File: config.mk
export PLATFORM = sky130hd
export DESIGN_NAME = decodeStage
export DESIGN_NICKNAME = d
export VERILOG_FILES = /design/src/fetchPkg.sv /design/src/decodeStage.sv
export SDC_FILE = /design/constraint.sdc
export NUM_CORES = 1
export LEC_CHECK = 0
export ABC_AREA = 1
export BUFFER_PORTS_ARGS = -buffer_cell sky130_fd_sc_hd__buf_4
export CAP_MARGIN = 20
export CORE_AREA = 2 2 345 347
export DETAILED_ROUTE_END_ITERATION = 8
export DIE_AREA = 0 0 347 349
export GPL_TIMING_DRIVEN = 0
export SKIP_CTS_REPAIR_TIMING = 1
export SYNTH_ARGS = -nofsm -noshare
export SYNTH_HDL_FRONTEND = slang
export SYNTH_SLANG_ARGS = --single-unit
File: constraint.sdc
create_clock -name clk -period 3.05 [get_ports clk]
set_input_delay 0.305 -clock clk [delete_from_list [all_inputs] [get_ports clk]]
set_output_delay 0.305 -clock clk [all_outputs]
set_load 0.05 [all_outputs]
### config.mk
export PLATFORM = sky130hd
export DESIGN_NAME = pipeReg
export DESIGN_NICKNAME = d
export VERILOG_FILES = /design/src/hw/pipeReg.sv
export SDC_FILE = /design/constraint.sdc
export NUM_CORES = 1
export LEC_CHECK = 0
export BUFFER_PORTS_ARGS = -buffer_cell sky130_fd_sc_hd__buf_2
export CAP_MARGIN = 10
export CORE_AREA = 2 2 39 41
export DETAILED_ROUTE_END_ITERATION = 10
export DIE_AREA = 0 0 41 43
export PLACE_DENSITY_LB_ADDON = 0.1
export SKIP_LAST_GASP = 1
export SLEW_MARGIN = 30
export SYNTH_ARGS = -nofsm -noshare
export SYNTH_HDL_FRONTEND = slang
export SYNTH_SLANG_ARGS = --single-unit
### constraint.sdc
create_clock -name clk1 -period 0.8 [get_ports clk1]
set_input_delay 0.16 -clock clk1 [delete_from_list [all_inputs] [get_ports clk1]]
set_output_delay 0.16 -clock clk1 [all_outputs]
set_load 0.05 [all_outputs]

....

TASK OBJECTIVE.
Each line from the one that contains "set_output_delay 0.16 -clock" through the end of the records must be repeated exactly. No other line belongs in the answer.

FINAL ANSWER.
set_output_delay 0.16 -clock clk1 [all_outputs]
set_load 0.05 [all_outputs]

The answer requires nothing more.